In this RFC I made the choice to give up on the convenience of reusing
the `'a array` type and all its available functions and primitives,
for the benefits of comparison/hashing/serialization and of avoiding
introducing a non-standard representation in the runtime -- in
comparison, custom blocks are precisely designed for this purpose.


## Previous work

### IntArray in Domainslib

Domainslib is suffering from the sequential bottleneck of initializing
large arrays, which hurts scalability. They have promising experiments
with a specialized IntArray type that does not need initialization:

- https://github.com/ocaml-multicore/domainslib/pull/7
- https://github.com/ocaml-multicore/domainslib/pull/10

Our proposed API does not help with this problem as it does not allow
parallel initialization. We could consider exposing an unsafe creation
primitive

val unsafe_create_uninitialized : int -> t

which does not initialize the array elements. This is unsafe, as
reading an uninitialized element returns a type-unsound value that
will crash the GC.

Or: we could change the runtime to use a pool of worker threads to
parallelize operations on large arrays, so that users don't have to do
this. I would actually be more in favor of that approach.

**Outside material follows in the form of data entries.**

From an optimization exercise on the open Yosys and OpenROAD flow, aimed at a short achievable clock period and few clock cycles; shortcuts taken in it are not production practice. In this exercise RTL edits were held to simulation tests only and were not proved equivalent to the original. Power and IR drop assume default switching activity.

==> inputs of v25 <==
// riscv_cpu
module riscv_cpu(
	input  rst,
	input  clk,
	output reg [31:0] PC,
	output reg Inst_Req_Valid,
	input Inst_Req_Ack,
	input  [31:0] Instruction,
	input Inst_Valid,
	output reg Inst_Ack,
	output reg [31:0] Address,
	output reg MemWrite,
	output reg [31:0] Write_data,
	output reg [3:0] Write_strb,
	output reg MemRead,
	input Mem_Req_Ack,
	input  [31:0] Read_data,
	input Read_data_Valid,
	output reg Read_data_Ack
);
Settings: LEC_CHECK=0, CAP_MARGIN=20, CELL_PAD_IN_SITES_DETAIL_PLACEMENT=2, CORE_MARGIN=2, CORE_UTILIZATION=25, PLACE_DENSITY=0.38, SETUP_SLACK_MARGIN=4.3, SLEW_MARGIN=20, TNS_END_PERCENT=100; clock period 8.5 ns.
run.sh (not shown) runs the stock make flow with config.mk's settings and CLKGATE_MAP_FILE= SYNTH_SCRIPT=/design/flow/synth_recipe.tcl, a recipe that flattens the netlist after the stock synthesis.
==> inputs of v19, as changes to v25 <==
--- a/flow/design.v
+++ b/flow/design.v
@@ -15,16 +15,16 @@
 	output reg MemRead,
 	input Mem_Req_Ack,
 	input  [31:0] Read_data,
 	input Read_data_Valid,
 	output reg Read_data_Ack
 );
-localparam CB     = 5;               
+localparam CB     = 6;               
 localparam CN     = 1 << CB;
 localparam TB     = 30 - CB;         
-localparam SAHEAD = 20;              
+localparam SAHEAD = 48;              
 reg [31:0] rf [1:31];
 reg        ifly;     
 reg [31:0] ra;       
 reg        sf;       
 reg        pa_v;     
 reg [4:0]  pa_rd;    
CELL_PAD_IN_SITES_DETAIL_PLACEMENT = 1   (was 2)
CORE_UTILIZATION = 30   (was 25)
PLACE_DENSITY = 0.42   (was 0.38)
SETUP_SLACK_MARGIN = 4.4   (was 4.3)
==> inputs of v37, as changes to v25 <==
--- a/flow/design.v
+++ b/flow/design.v
@@ -15,16 +15,16 @@
 	output reg MemRead,
 	input Mem_Req_Ack,
 	input  [31:0] Read_data,
 	input Read_data_Valid,
 	output reg Read_data_Ack
 );
-localparam CB     = 5;               
+localparam CB     = 6;               
 localparam CN     = 1 << CB;
 localparam TB     = 30 - CB;         
-localparam SAHEAD = 20;              
+localparam SAHEAD = 48;              
 reg [31:0] rf [1:31];
 reg        ifly;     
 reg [31:0] ra;       
 reg        sf;       
 reg        pa_v;     
 reg [4:0]  pa_rd;    
CAP_MARGIN = 30   (was 20)
CELL_PAD_IN_SITES_DETAIL_PLACEMENT = 1   (was 2)
CORE_UTILIZATION = 33   (was 25)
PLACE_DENSITY = 0.46   (was 0.38)
SETUP_SLACK_MARGIN = 4.5   (was 4.3)
SLEW_MARGIN = 30   (was 20)
==> comparison table <==
|  | v37 | v25 | v19 |
|---|---|---|---|
| Outcome | timing/DRC/antenna clean | complete, but fails checks | timing/DRC/antenna clean |
| Layout check failures | - | capacitance limit, slew limit | - |
| Critical path depth | 19 | 17 | 9 |
| Worst setup path startpoint | Instruction[8] | Instruction[23] | Read_data_Valid |
| Arrival time worst endpoint | 5210 ps | 5320 ps | 5470 ps |
| Comb pwr | 5.21 mW | 8.64 mW | 4.69 mW |
| Number of antenna violations at the first check in global routing | 115 | 102 | 136 |
| Pwr per Cell Area | 208 nW/um2 | 218 nW/um2 | 209 nW/um2 |
| Final cell count without fillers | 36300 | 30400 | 37400 |
| Number of buffers on the longest clock path | 5 | 4 | 5 |
| Fraction of area in multi-input gates | 30.1% | 34.9% | 30.1% |
| Proportion of total power due to net switching | 23.9% | 28.9% | 24.0% |
| Worst R2R Start | ra[1] | x_a[0] | x_a[2] |
| Slack of the critical path | 4230 ps | 4060 ps | 4120 ps |
| GR Util All Layers | 28.9% | 25.5% | 27.3% |
| Worst R2R Path Depth | 19 | 18 | 13 |
| Number of flip-flops and latches | 7186 | 4499 | 7186 |
| Capturing point of the worst reg2reg path | cnpc[61][23] | x_b2[26] | IP[23] |
| Ratio of cells with drive above 1 in the final layout | 24.4% | 19.6% | 22.9% |
| Yosys reg bits | 7186 | 4499 | 7186 |
| R2R setup slack | 4260 ps | 4160 ps | 4200 ps |
| Synthesized-area fraction occupied by adder cells | 1.49% | 2.20% | 1.49% |
Testbench counts of v25, summed over its fixed seeds: cycles 36,388.
Testbench counts of v19, summed over its fixed seeds: cycles 34,947.
Testbench counts of v37, summed over its fixed seeds: cycles 34,947.

==> afterwards: timing with drivers on the ports <==
In the flow no input, the clock included, has a driving cell. The finished layouts below were timed again as built, in two steps. Step 1 sets driving cells, clkbuf_16 on the clock port and buf_2 on the other inputs (assumed; they add their load-dependent delay and slew). Step 2 moves the port delays by t, midway between the first and last clock arrival at a register: inputs arrive t later, outputs are due t later. That takes back most of the time a late clock gives input paths. a / b / c = no drivers / after step 1 / after step 2; a / b = the first two.
| run | shift t [ns] | setup slack, ns | hold WS [ns] | slew at the worst register clock pin (ns) |
|---|---|---|---|---|
| v25 | 1.225 | 4.061 / 4.130 / 2.905 | 0.423 / 0.423 / 0.423 | 0.07 / 0.07 |
| v19 | 1.329 | 4.117 / 4.077 / 2.748 | 0.372 / 0.372 / 0.372 | 0.07 / 0.07 |
| v37 | 1.264 | 4.233 / 4.217 / 2.954 | 0.371 / 0.371 / 0.371 | 0.08 / 0.08 |
The setup slack of v19, which loses most, moves by -0.040 ns with the drivers and by -1.369 ns with both steps.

### `Obj.set_tag` to disable GC scanning in automated provers

Some OCaml 4 codebase would use `Obj.set_tag` on arrays after the fact
to disable GC scanning. This is explicitly mentioned in
https://github.com/ocaml/ocaml/pull/1725 which deprecated `set_tag`;
the alternative `Obj.with_tag` is less convincing (it requires
allocating the array twice; above I used `Obj.new_block` instead). In
that PR @stedolan explicit mentions that we could add builtin support
for a `private int array` type of fake arrays using Abstract_tag.

The use-case mentioned in that PR was in the Zipperposition prover:
https://github.com/sneeuwballen/zipperposition/blob/2e6e100d5334d8e1e742432310171605305dee0e/src/core/Ordering.ml#L103

There are also instances of this trick in the Cubicle model-checker
( https://github.com/cubicle-model-checker/cubicle/pull/5#issuecomment-1044548566 ),
and probably some other automated theorem provers.

Note: these users do not add Obj.set_tag just for fun, so they
certainly *did* measure a noticeable performance benefit to doing
so. (In the intro I said that the scanning by the GC probably does not
matter; it apparently does for automated theorem provers.)